[Collected data entries]
_ _ _ _

From an optimization exercise on the open Yosys and OpenROAD flow, aimed at small area; shortcuts taken in it are not production practice.
Only simulation tests tie the RTL to the original design; equivalence was not proved.
Power figures rest on the tool's default switching activity, not on a simulated workload.

==> flow/design.v <==
`default_nettype none
`default_nettype none
`default_nettype none
`default_nettype none
module fancy_fader(input wire clk, input wire rst, input wire [15:0] random,
	output wire ws2812_out, output wire trigger, output wire data_request);
	reg [10:0] cnt;
	reg hold;
	reg [3:0] fm;
	reg [3:0] ci;
	reg [3:0] start;
	reg [1:0] rgb;
	reg [14:0] ring [0:9];
	reg [3:0] q;
	reg curbit;
	wire in_tx = (cnt[10:7] == 4'd0);
	wire req = (cnt == 11'd128);
	wire [7:0] led_next = {fm, ci} + 8'd1;
	wire last = (rgb == 2'd2) && (led_next == {4'd8, start});
	wire step = in_tx && (cnt[6:0] == 7'd119);
	wire frame_end = step && last;
	wire renumber = frame_end && (start == 4'd0);
	wire insert = req && !hold && last && (start == 4'd0);
	assign data_request = req;
	assign trigger = ~hold;
	assign ws2812_out = in_tx && ((cnt[3:0] < 4'd4) || (curbit && (cnt[3:0] < 4'd9)));
	always @(posedge clk) begin
		if (rst) begin
			cnt <= 11'd1280;
			hold <= 1'b0;
		end else begin
			if (req && !hold)
				cnt <= 11'd0;
			else if (cnt == 11'd2000)
				cnt <= 11'd128;
			else
				cnt <= cnt + 11'd1;
			if (req && !hold && last)
				hold <= 1'b1;
			else if (cnt == 11'd1999)
				hold <= 1'b0;
		end
	end
	always @(posedge clk) begin
		if (rst) begin
			fm <= 4'd0;
			ci <= 4'd0;
			start <= 4'd0;
			rgb <= 2'd0;
		end else if (step) begin
			if (rgb != 2'd2) begin
				rgb <= rgb + 2'd1;
			end else begin
				rgb <= 2'd0;
				if (!last) begin
					{fm, ci} <= led_next;
				end else begin
					fm <= 4'd0;
					ci <= start - 4'd1;
					start <= start - 4'd1;
				end
			end
		end
	end
	wire clear = !hold && cnt[10] && !cnt[4];
	integer i;
	always @(posedge clk) begin
		for (i = 1; i < 10; i = i + 1)
			ring[i] <= ring[i-1];
		ring[0] <= clear ? 15'd0 : (insert && q[3]) ? random[14:0] : ring[9];
		ring[5] <= (insert && !q[3]) ? random[14:0] : ring[4];
	end
	wire [3:0] q_inc = renumber ? 4'd2 : 4'd1;
	wire [4:0] q_sum = q + q_inc;
	always @(posedge clk) begin
		if (rst)
			q <= 4'd0;
		else
			q <= (q_sum >= 5'd10) ? q_sum - 5'd10 : q_sum;
	end
	wire [4:0] a = (rgb == 2'd0) ? ring[0][4:0] : (rgb == 2'd1) ? ring[0][9:5] : ring[0][14:10];
	wire [4:0] b = (rgb == 2'd0) ? ring[9][4:0] : (rgb == 2'd1) ? ring[9][9:5] : ring[9][14:10];
	wire [4:0] m0 = ci[0] ? b : a;
	wire [4:0] m1 = ci[1] ? b : a;
	wire [4:0] m2 = ci[2] ? b : a;
	wire [4:0] m3 = ci[3] ? b : a;
	wire [8:0] mix = {4'd0, a} + {4'd0, m0} + {3'd0, m1, 1'b0} + {2'd0, m2, 2'b0} + {1'b0, m3, 3'b0};
	wire [2:0] bsel = in_tx ? cnt[6:4] + {2'd0, cnt[3]} : 3'd0;
	wire load_ok = !in_tx || (cnt[3:2] != 2'b01);
	wire [2:0] bpos = ~bsel;
	wire [7:0] color = mix[8:1];
	always @(posedge clk)
		if (load_ok && q == fm)
			curbit <= color[bpos];
endmodule
==> flow/flow/run.sh <==
#!/bin/bash
# own flow: the standard flow (standard.sh, unchanged synthesis) with
# extra ORFS settings: no dummy clock loads in CTS, small port buffers,
# and logic cells taken down to their smallest drive strength before
# repair_design (flow/downsize.tcl).
HERE=$(pwd)
cat >> config.mk <<EOC
export CTS_ARGS = -sink_clustering_enable -repair_clock_nets -buf_list sky130_fd_sc_hd__clkbuf_8 -sink_clustering_size 24 -dont_use_dummy_load
export BUFFER_PORTS_ARGS = -buffer_cell sky130_fd_sc_hd__buf_1
export PRE_RESIZE_TCL = $HERE/flow/downsize.tcl
EOC
bash standard.sh > standard.log 2>&1
==> flow/flow/downsize.tcl <==
# PRE_RESIZE hook: move every combinational cell to the smallest drive
# strength of its function; repair_design, which runs right after, adds
# back buffering or sizing wherever slew, capacitance or fanout need it.
set block [ord::get_db_block]
set db [ord::get_db]
set n 0
foreach inst [$block getInsts] {
  set m [[$inst getMaster] getName]
  if { ![regexp {^sky130_fd_sc_hd__([a-z0-9]+)_([0-9]+)$} $m all base drive] } { continue }
  if { [regexp {^(df|edf|sdf|dl|tap|fill|decap|conb|clk|buf|inv)} $base] } { continue }
  if { $drive <= 1 } { continue }
  foreach d {0 1} {
    if { $d >= $drive } { break }
    set cand "sky130_fd_sc_hd__${base}_$d"
    set cm [$db findMaster $cand]
    if { $cm != "NULL" && [lsearch -exact $::env(DONT_USE_CELLS) $cand] < 0 } {
      replace_cell [$inst getName] $cand
      incr n
      break
    }
  }
}
puts "downsize.tcl: replaced $n cells"
==> flow/standard.sh <==
#!/bin/bash
# synth_recipe.tcl (not shown) runs the flow's synth.tcl, then flattens the netlist and writes it again
# the make line also repeats each setting of config.mk as NAME=value (left out here)
make -C /OpenROAD-flow-scripts/flow DESIGN_CONFIG=/design/flow/config.mk WORK_HOME=/design/flow/orfs CLKGATE_MAP_FILE= SYNTH_SCRIPT=/design/flow/synth_recipe.tcl "${@:-finish}"
==> flow/config.mk <==
export PLATFORM = sky130hd
export DESIGN_NAME = fancy_fader
export DESIGN_NICKNAME = fancy_fader
export VERILOG_FILES = /design/flow/design.v
export SDC_FILE = /design/flow/constraint.sdc
export NUM_CORES = 4
export LEC_CHECK = 0
export CAP_MARGIN = 20
export CORE_MARGIN = 2
export CORE_UTILIZATION = 40
export SLEW_MARGIN = 20
export CTS_ARGS = -sink_clustering_enable -repair_clock_nets -buf_list sky130_fd_sc_hd__clkbuf_8 -sink_clustering_size 24 -dont_use_dummy_load
export BUFFER_PORTS_ARGS = -buffer_cell sky130_fd_sc_hd__buf_1
export PRE_RESIZE_TCL = /design/flow/flow/downsize.tcl
==> flow/constraint.sdc <==
create_clock -name core_clock -period 12.0 [get_ports {clk}]
set_input_delay 2.4000 -clock core_clock [delete_from_list [all_inputs] [get_ports {clk}]]
set_output_delay 2.4000 -clock core_clock [all_outputs]
set_load 0.01 [all_outputs]
==> flow_summary.json, run 1 <==
{
  "synth_nets": 625,
  "cts.sinks": 181,
  "grt_pass1_wl_um": 18600,
  "grt_util_all_layers_pct": 14.2,
  "dr.pass1.iters": 4,
  "layout_common_cells": "dfxtp_1, nor2_1, mux2i_1",
  "period_share_pct": 41.9,
  "die-area_sq_um": 17200,
  "slowest_stage": "dfxtp_1",
  "r2r_start": "rgb[0]$_SDFFE_PP0P_",
  "p_per_area_nw_per_um2": 137,
  "gp_congestion": 0.821,
  "totalNegativeSetupSlack_ns": 0,
  "final_net_count": 642,
  "setup_viol": 0,
  "via_per_inst": 4.77,
  "hold_class": "flop to flop",
  "min_path_cells": 0,
  "clock_skew_ns": 0.0406,
  "min_to": "ring[9][2]$_DFF_P_",
  "synth_edf_count": 1,
  "crit_path_start_kind": "flop",
  "crit_chain": "mux2i_1 -> o21ai_0 -> xnor2_1 -> and2_1 -> ha_1 -> o21bai_1 -> fa_1 -> inv_1 -> fa_1 -> inv_1 -> ha_1 -> fa_1 -> a21o_1 -> a21oi_1 -> xor2_1 -> nand3_1 -> a31oi_1 -> a21oi_1",
  "diodes": 0,
  "ys_warn_count": 2,
  "tritoncts": "built",
  "port_buffers": 19,
  "reg2regPathDepth": 18,
  "rr_endpoint": "curbit$_DFFE_PP_",
  "post_cts_buffers": 0,
  "relSlewSlack_pct": 35.3,
  "drt-total-wl_um": 11000,
  "end_kind": "flop",
  "drive_above_1_share_pct": 3.58,
  "crit_required_ns": 12.17,
  "synth_top_flop_cell": "dfxtp_1",
  "cts_made_buffers": 17,
  "synthArstFlopShare_pct": 0,
  "core_region_area_sq_um": 15800,
  "critPathKind": "flop to flop",
  "cp.buffers_inverters": 2,
  "slew_viol_final": 0,
  "path_max_fanout": 14,
  "vias": 3830,
  "fmax_mhz": 199,
  "hold_buffers": 0,
  "fin_crit_ns": 5.03,
  "crit_arrival_ns": 5.21,
  "antenna_found_initial": 0,
  "drc": 0,
  "grt_pass1_vias": 3777,
  "io_pins": 21,
  "area_delta_synth_final_pct": 6.35,
  "drt_iter0_drc": 220,
  "grt_max_degree": 26,
  "place_inst": 786,
  "worst-path-stages": 18,
  "critPathMaxStageDelay_ns": 0.85,
  "dieWidth_um": 131,
  "detail_route.wl_per_cell_um": 13.7,
  "rows": 46,
  "finalHoldViolCount": 0,
  "ys_types": 53,
  "ir_drop_v": 0.0000963,
  "syn_area_per_cell_sq_um": 11.3,
  "clockBufferDepth": 2,
  "start_util_pct": 40.7,
  "die_h_um": 131,
  "ant_nets": 0,
  "h-tree-depth": 4,
  "dpl.hpwl_um": 7520,
  "crit_family": "adder cells",
  "syn_inst": 572,
  "worst_pin_slew_ns": 0.964,
  "rsz0062_at_grt": "no",
  "hold_start": "ring[8][2]$_DFF_P_",
  "fin_cells": 803,
  "ys_seq_elements": 181,
  "power_leakage_nw": 2.87,
  "reg2reg_setup_slack_ns": 6.97,
  "hold-worst-slack_ns": 0.316,
  "clk_latency_ns": 0.45,
  "grt.overflow.total": 0,
  "root_buffer": "clkbuf_8",
  "status": "no timing/DRC/antenna violations",
  "postCtsResizedCells": 0,
  "ys_seq_area_share_pct": 56.4,
  "crit_path_frequent_cell": "fa_1",
  "syn-cell-area_sq_um": 6450,
  "max_cap_violations": 0,
  "final_common_cell": "dfxtp_1",
  "clk_pin_slew_worst_paths_ns": 0.07
}
[how the worst max path moves through the flow]
stage	from	to	slack, ns
CTS	rgb[0]$_SDFFE_PP0P_	curbit$_DFFE_PP_	6.94
floorplan	rgb[0]$_SDFFE_PP0P_	curbit$_DFFE_PP_	7.24
detailed placement	rgb[0]$_SDFFE_PP0P_	curbit$_DFFE_PP_	6.97
global route	rgb[0]$_SDFFE_PP0P_	curbit$_DFFE_PP_	6.60
finish	rgb[0]$_SDFFE_PP0P_	curbit$_DFFE_PP_	6.97
global placement	rgb[0]$_SDFFE_PP0P_	curbit$_DFFE_PP_	6.99
[cell type report]
cell class	count	area [sq um]
clock buffers	17	234
fillers	1480	8970
inverters	32	120
multi-input cells	334	2490
flip-flops and latches	181	3630
well taps	216	270
repair buffers	23	105
[Yosys cell counts, types with 3 or more instances]
| master | n | area [sq um] |
|---|---|---|
| dfxtp_1 | 180 | 3600 |
| nor2_1 | 61 | 229 |
| mux2i_1 | 33 | 330 |
| inv_1 | 32 | 120 |
| a21oi_1 | 29 | 145 |
| ha_1 | 25 | 313 |
| nand2_1 | 20 | 75.1 |
| xnor2_1 | 20 | 175 |
| clkbuf_1 | 16 | 60.1 |
| o21ai_0 | 12 | 60.1 |
| xor2_1 | 11 | 96.3 |
| fa_1 | 10 | 200 |
| mux2_2 | 10 | 113 |
| mux2_4 | 10 | 150 |
| nand3_1 | 9 | 45.0 |
| nor3_1 | 8 | 40.0 |
| a31oi_1 | 6 | 37.5 |
| nand4_1 | 6 | 37.5 |
| or3_1 | 6 | 37.5 |
| and2_1 | 5 | 31.3 |
| buf_2 | 5 | 25.0 |
| nor3b_1 | 5 | 37.5 |
| nand2b_1 | 4 | 25.0 |
| nor2b_1 | 4 | 25.0 |
| o21bai_1 | 4 | 30.0 |
| o31a_1 | 4 | 35.0 |
| a21o_1 | 3 | 22.5 |
| buf_4 | 3 | 22.5 |
[registers in the layout, indices dropped and copies added, names as in the netlist]
| signal | cells |
|---|---|
| ring | 150 |
| cnt | 11 |
| ci | 4 |
| fm | 4 |
| q | 4 |
| start | 4 |
| rgb | 2 |
| curbit | 1 |
| hold | 1 |
[where the power goes]
group	switching, W	internal (W)	total [W]	leakage (nW)
combinational	0.0000150	0.0000124	0.0000274	1.29
sequential	0.00000732	0.000605	0.000612	1.46
clock	0.000174	0.000125	0.000299	0.122
[kinds of logic (layout without fill, tap and decap cells)]
logic type	Yosys count	after routing	share of synthesized area [%]
DFF	181	181	56.4
adders and majority gates	35	35	7.96
buffers and inverters	57	72	3.71
xor gates and xnor gates	32	32	4.56
and+or+nand+nor	138	138	10.7
AOI/OAI and AO/OA	76	76	7.55
muxes	53	53	9.20
[per-layer routing]
metal / GRT usage (%) / up-vias / share of wire (%)
li1: - / 1941 / -
met4: 6.32 / 0 / 1.5
met2: 22.7 / 44 / 47
met5: 0 / - / 0
met1: 18.2 / 1831 / 49
met3: 3.54 / 14 / 2.5
[stage by stage]
stage               cell area (sq um)  power [W]  util (%)  worst slack, ns
finish                           6860   0.000939      43.3             6.97
global route                     6860   0.000977      43.3             6.60
CTS                              6860   0.000953      43.3             6.94
detailed placement               6620   0.000654      41.8             6.97
global placement                 6690   0.000653      42.3             6.99
floorplan                        6450   0.000645         -             7.24
[worst register-to-register path: stages (launching register included)]
cell	delay, ns
dfxtp_1	0.85
mux2i_1	0.19
o21ai_0	0.49
xnor2_1	0.13
and2_1	0.17
ha_1	0.17
o21bai_1	0.17
fa_1	0.52
inv_1	0.06
fa_1	0.53
inv_1	0.04
ha_1	0.21
fa_1	0.40
a21o_1	0.17
a21oi_1	0.18
xor2_1	0.17
nand3_1	0.10
a31oi_1	0.17
a21oi_1	0.06
==> inputs of run 2 (changes only) <==
--- a/flow/flow/run.sh
+++ b/flow/flow/run.sh
@@ -5,7 +5,7 @@
 # repair_design (flow/downsize.tcl).
 HERE=$(pwd)
 cat >> config.mk <<EOC
-export CTS_ARGS = -sink_clustering_enable -repair_clock_nets -buf_list sky130_fd_sc_hd__clkbuf_8 -sink_clustering_size 24 -dont_use_dummy_load
+export CTS_ARGS = -sink_clustering_enable -repair_clock_nets -buf_list sky130_fd_sc_hd__clkbuf_8 -sink_clustering_size 30 -sink_clustering_max_diameter 100 -dont_use_dummy_load
 export BUFFER_PORTS_ARGS = -buffer_cell sky130_fd_sc_hd__buf_1
 export PRE_RESIZE_TCL = $HERE/flow/downsize.tcl
 EOC
--- a/flow/config.mk
+++ b/flow/config.mk
@@ -9,6 +9,6 @@
 export CORE_MARGIN = 2
 export CORE_UTILIZATION = 40
 export SLEW_MARGIN = 20
-export CTS_ARGS = -sink_clustering_enable -repair_clock_nets -buf_list sky130_fd_sc_hd__clkbuf_8 -sink_clustering_size 24 -dont_use_dummy_load
+export CTS_ARGS = -sink_clustering_enable -repair_clock_nets -buf_list sky130_fd_sc_hd__clkbuf_8 -sink_clustering_size 30 -sink_clustering_max_diameter 100 -dont_use_dummy_load
 export BUFFER_PORTS_ARGS = -buffer_cell sky130_fd_sc_hd__buf_1
 export PRE_RESIZE_TCL = /design/flow/flow/downsize.tcl
==> flow_summary.json, run 2 <==
{
  "period_share_pct": 41.9,
  "setup_viol": 0,
  "p_switching_w": 0.000196,
  "final_area_sq_um": 6860,
  "drt_iter0_drc": 220,
  "layout_common_cells": "dfxtp_1, nor2_1, mux2i_1",
  "fin_util_pct": 43.3,
  "critPathKind": "flop to flop",
  "grt_util_all_layers_pct": 14.2,
  "clkPwrFrac_pct": 31.8,
  "grt_pass1_vias": 3777,
  "crit_chain": "mux2i_1 -> o21ai_0 -> xnor2_1 -> and2_1 -> ha_1 -> o21bai_1 -> fa_1 -> inv_1 -> fa_1 -> inv_1 -> ha_1 -> fa_1 -> a21o_1 -> a21oi_1 -> xor2_1 -> nand3_1 -> a31oi_1 -> a21oi_1",
  "crit_arrival_ns": 5.21,
  "clockBufferDepth": 2,
  "finalHoldViolCount": 0,
  "fin_cells": 803,
  "clk_pin_slew_worst_paths_ns": 0.07,
  "ys_warn_count": 2,
  "gp_congestion": 0.821,
  "area_delta_synth_final_pct": 6.35,
  "fin_crit_ns": 5.03,
  "drive_above_1_share_pct": 3.58,
  "top_register": "ring",
  "vias": 3830,
  "dr.pass1.iters": 4,
  "syn-cell-area_sq_um": 6450,
  "antenna_found_initial": 0,
  "clk_latency_ns": 0.45,
  "rows": 46,
  "fmax_mhz": 199,
  "clock_skew_ns": 0.0406,
  "power_leakage_nw": 2.87,
  "ant_nets": 0,
  "via_per_inst": 4.77,
  "p_per_area_nw_per_um2": 137,
  "crit_path_start_kind": "flop",
  "grt.overflow.total": 0,
  "core_region_area_sq_um": 15800,
  "diodes": 0,
  "synth_area_leaders": "dfxtp_1, mux2i_1, ha_1",
  "crit_required_ns": 12.17,
  "synth_top_flop_cell": "dfxtp_1",
  "synth_edf_count": 1,
  "met2_usage_pct": 22.7,
  "cts.sinks": 181,
  "drc": 0,
  "place_inst": 786,
  "crit_path_frequent_cell": "fa_1",
  "dieWidth_um": 131,
  "swShare_pct": 20.9,
  "final_net_count": 642,
  "io_pins": 21,
  "detail_route.wl_per_cell_um": 13.7,
  "crit_family": "adder cells",
  "dpl_cell_area_sq_um": 6620,
  "slew_viol_final": 0,
  "rsz0062_at_grt": "no",
  "hold_buffers": 0,
  "grt_pass1_wl_um": 18600,
  "synthArstFlopShare_pct": 0,
  "largest_register_ffs": 150,
  "start_util_pct": 40.7,
  "die-area_sq_um": 17200,
  "synth_nets": 625,
  "post_cts_buffers": 0,
  "ys_seq_area_share_pct": 56.4,
  "dpl.hpwl_um": 7520,
  "yosysTopAreaCell": "dfxtp_1",
  "power_frac_comb_pct": 2.9,
  "relSlewSlack_pct": 35.3,
  "synth_top_cell_area_share_pct": 55.9,
  "reg_top3": "ring x150, cnt x11",
  "end_kind": "flop",
  "worst_pin_slew_ns": 0.964,
  "status": "no timing/DRC/antenna violations",
  "postCtsResizedCells": 0,
  "ys_types": 53,
  "cp.buffers_inverters": 2,
  "root_buffer": "clkbuf_8",
  "grt.busiest_layer": "met2",
  "syn_inst": 572,
  "synth.most_common_cell": "dfxtp_1",
  "p_int_w": 0.000743,
  "cts_made_buffers": 17,
  "path_max_fanout": 14,
  "hold_class": "flop to flop",
  "slowest_stage": "dfxtp_1",
  "ys_seq_elements": 181,
  "h-tree-depth": 4,
  "p_total_w": 0.000939,
  "yosys-top-cells-count": "dfxtp_1, nor2_1, mux2i_1",
  "syn_area_per_cell_sq_um": 11.3,
  "totalNegativeSetupSlack_ns": 0,
  "ir_drop_v": 0.0000963,
  "grt_max_degree": 26,
  "use_met3_pct": 3.54,
  "grt_use_met1_pct": 18.2,
  "die_h_um": 131,
  "critPathMaxStageDelay_ns": 0.85,
  "port_buffers": 19,
  "seqPwrFrac_pct": 65.2,
  "fill_cells": 1480,
  "tritoncts": "built",
  "max_cap_violations": 0,
  "final_common_cell": "dfxtp_1",
  "drt-total-wl_um": 11000
}
==> run 2: worst paths after layout <==
path	startpoint	endpoint	slack, ns	cells after the start
worst max-delay path	rgb[0]$_SDFFE_PP0P_	curbit$_DFFE_PP_	6.97	18
worst min-delay path	ring[8][2]$_DFF_P_	ring[9][2]$_DFF_P_	0.32	0
worst max register to register	rgb[0]$_SDFFE_PP0P_	curbit$_DFFE_PP_	6.97	18
worst min register to register	ring[8][2]$_DFF_P_	ring[9][2]$_DFF_P_	0.32	0
==> run 2: metal layers <==
metal	vias up	wire length, um	part of all wire [%]
li1	1941	-	-
met1	1831	5340	49
met2	44	5210	47
met3	14	273	2.5
met4	0	163	1.5
met5	-	0	0
==> run 2: cell families after synthesis <==
logic type / count (synthesis) / synth area share, %
and+or+nand+nor: 138 / 10.7
adders and majority gates: 35 / 7.96
buffers and inverters: 57 / 3.71
DFF: 181 / 56.4
muxes: 53 / 9.20
AOI/OAI and AO/OA: 76 / 7.55
xor gates and xnor gates: 32 / 4.56
==> run 2: layout make-up <==
| cell class | instances | area, sq um | share of cell area (%) |
|---|---|---|---|
| clock buffer | 17 | 234 | 3.41 |
| timing repair buffer | 23 | 105 | 1.53 |
| inverter | 32 | 120 | 1.75 |
| tap | 216 | 270 | 3.94 |
| multi-input combinational | 334 | 2490 | 36.4 |
| sequential | 181 | 3630 | 53.0 |
==> run 2: through the flow <==
step	hold WS [ns]	setup slack, ns
after detailed placement	0.312	6.97
after global placement	0.311	6.99
after global routing	0.318	6.60
after CTS	0.317	6.94
final	0.316	6.97
after floorplan	0.310	7.24
==> run 2: power by group through the flow <==
stage | clock (W) | sequential, W | combinational [W]
after floorplan | 0 | 0.000622 | 0.0000226
after global placement | 0 | 0.000626 | 0.0000267
after detailed placement | 0 | 0.000626 | 0.0000278
after CTS | 0.000312 | 0.000612 | 0.0000280
after global routing | 0.000333 | 0.000613 | 0.0000310
final | 0.000299 | 0.000612 | 0.0000274
==> inputs of run 3 (changes only) <==
--- a/flow/flow/run.sh
+++ b/flow/flow/run.sh
@@ -5,7 +5,7 @@
 # repair_design (flow/downsize.tcl).
 HERE=$(pwd)
 cat >> config.mk <<EOC
-export CTS_ARGS = -sink_clustering_enable -repair_clock_nets -buf_list sky130_fd_sc_hd__clkbuf_8 -sink_clustering_size 30 -sink_clustering_max_diameter 100 -dont_use_dummy_load
+export CTS_ARGS = -sink_clustering_enable -repair_clock_nets -buf_list sky130_fd_sc_hd__clkbuf_16 -sink_clustering_size 40 -sink_clustering_max_diameter 120 -dont_use_dummy_load
 export BUFFER_PORTS_ARGS = -buffer_cell sky130_fd_sc_hd__buf_1
 export PRE_RESIZE_TCL = $HERE/flow/downsize.tcl
 EOC
--- a/flow/config.mk
+++ b/flow/config.mk
@@ -9,6 +9,6 @@
 export CORE_MARGIN = 2
 export CORE_UTILIZATION = 40
 export SLEW_MARGIN = 20
-export CTS_ARGS = -sink_clustering_enable -repair_clock_nets -buf_list sky130_fd_sc_hd__clkbuf_8 -sink_clustering_size 30 -sink_clustering_max_diameter 100 -dont_use_dummy_load
+export CTS_ARGS = -sink_clustering_enable -repair_clock_nets -buf_list sky130_fd_sc_hd__clkbuf_16 -sink_clustering_size 40 -sink_clustering_max_diameter 120 -dont_use_dummy_load
 export BUFFER_PORTS_ARGS = -buffer_cell sky130_fd_sc_hd__buf_1
 export PRE_RESIZE_TCL = /design/flow/flow/downsize.tcl
==> flow_summary.json, run 3 <==
{
  "top_register": "ring",
  "fin_crit_ns": 5.03,
  "rows": 46,
  "fmax_mhz": 199,
  "cts.sinks": 181,
  "hold_buffers": 0,
  "crit_path_start_kind": "flop",
  "place_ws_ns": 6.97,
  "rsz0062_at_grt": "no",
  "hold-worst-slack_ns": 0.318,
  "dr.pass1.iters": 4,
  "synth_top_cell_area_share_pct": 55.9,
  "grt_max_degree": 26,
  "relSlewSlack_pct": 35.3,
  "clk_pin_slew_worst_paths_ns": 0.07,
  "synth_top_flop_cell": "dfxtp_1",
  "slew_viol_final": 0,
  "setup_viol": 0,
  "setup_slack_ns": 6.97,
  "ys_types": 53,
  "max_cap_violations": 0,
  "p_total_w": 0.00108,
  "final_common_cell": "dfxtp_1",
  "yosysTopAreaCell": "dfxtp_1",
  "tritoncts": "built",
  "core_region_area_sq_um": 15800,
  "synthArstFlopShare_pct": 0,
  "grt_pass1_wl_um": 18800,
  "clock_skew_ns": 0.0282,
  "clk_latency_ns": 0.42,
  "yosys-top-cells-count": "dfxtp_1, nor2_1, mux2i_1",
  "detail_route.wl_per_cell_um": 13.8,
  "synth.most_common_cell": "dfxtp_1",
  "drive_above_1_share_pct": 3.58,
  "io_pins": 21,
  "ant_nets": 0,
  "fin_cells": 803,
  "antenna_found_initial": 0,
  "syn-cell-area_sq_um": 6450,
  "reg_top3": "ring x150, cnt x11",
  "postCtsResizedCells": 0,
  "hold_class": "flop to flop",
  "via_per_inst": 4.80,
  "drt_iter0_drc": 207,
  "finalHoldViolCount": 0,
  "critPathKind": "flop to flop",
  "syn_inst": 572,
  "gp_congestion": 0.821,
  "status": "no timing/DRC/antenna violations",
  "grt_util_all_layers_pct": 14.4,
  "p_per_area_nw_per_um2": 153,
  "diodes": 0,
  "period_share_pct": 41.9,
  "die_h_um": 131,
  "ys_seq_elements": 181,
  "post_cts_buffers": 0,
  "ys_warn_count": 2,
  "vias": 3852,
  "totalNegativeSetupSlack_ns": 0,
  "ir_drop_v": 0.000107,
  "crit_arrival_ns": 5.18,
  "ys_seq_area_share_pct": 56.4,
  "synth_nets": 625,
  "synth_edf_count": 1,
  "largest_register_ffs": 150,
  "dieWidth_um": 131,
  "clockBufferDepth": 2,
  "grt.overflow.total": 0,
  "end_kind": "flop",
  "h-tree-depth": 4,
  "synth_area_leaders": "dfxtp_1, mux2i_1, ha_1",
  "grt_pass1_vias": 3788,
  "crit_required_ns": 12.15,
  "drt-total-wl_um": 11100,
  "worst_pin_slew_ns": 0.964,
  "syn_area_per_cell_sq_um": 11.3,
  "cts_made_buffers": 17,
  "layout_common_cells": "dfxtp_1, nor2_1, mux2i_1",
  "die-area_sq_um": 17200,
  "place_inst": 786,
  "power_leakage_nw": 2.96,
  "path_max_fanout": 14,
  "start_util_pct": 40.7,
  "final_net_count": 642,
  "port_buffers": 19,
  "dpl.hpwl_um": 7520,
  "drc": 0,
  "root_buffer": "clkbuf_16",
  "area_delta_synth_final_pct": 9.31
}
-- run 3: cell counts after synthesis --
No cell type changed its count.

_ _ _ _

**Task directions**
For this task, write out exactly the lines of the entries above, starting at the line with "stage | clock" and ending at the line with "final | 0.000299 | 0.000612 | 0.0000274", both included, and no others.

**Answer to the exercise**
stage | clock (W) | sequential, W | combinational [W]
after floorplan | 0 | 0.000622 | 0.0000226
after global placement | 0 | 0.000626 | 0.0000267
after detailed placement | 0 | 0.000626 | 0.0000278
after CTS | 0.000312 | 0.000612 | 0.0000280
after global routing | 0.000333 | 0.000613 | 0.0000310
final | 0.000299 | 0.000612 | 0.0000274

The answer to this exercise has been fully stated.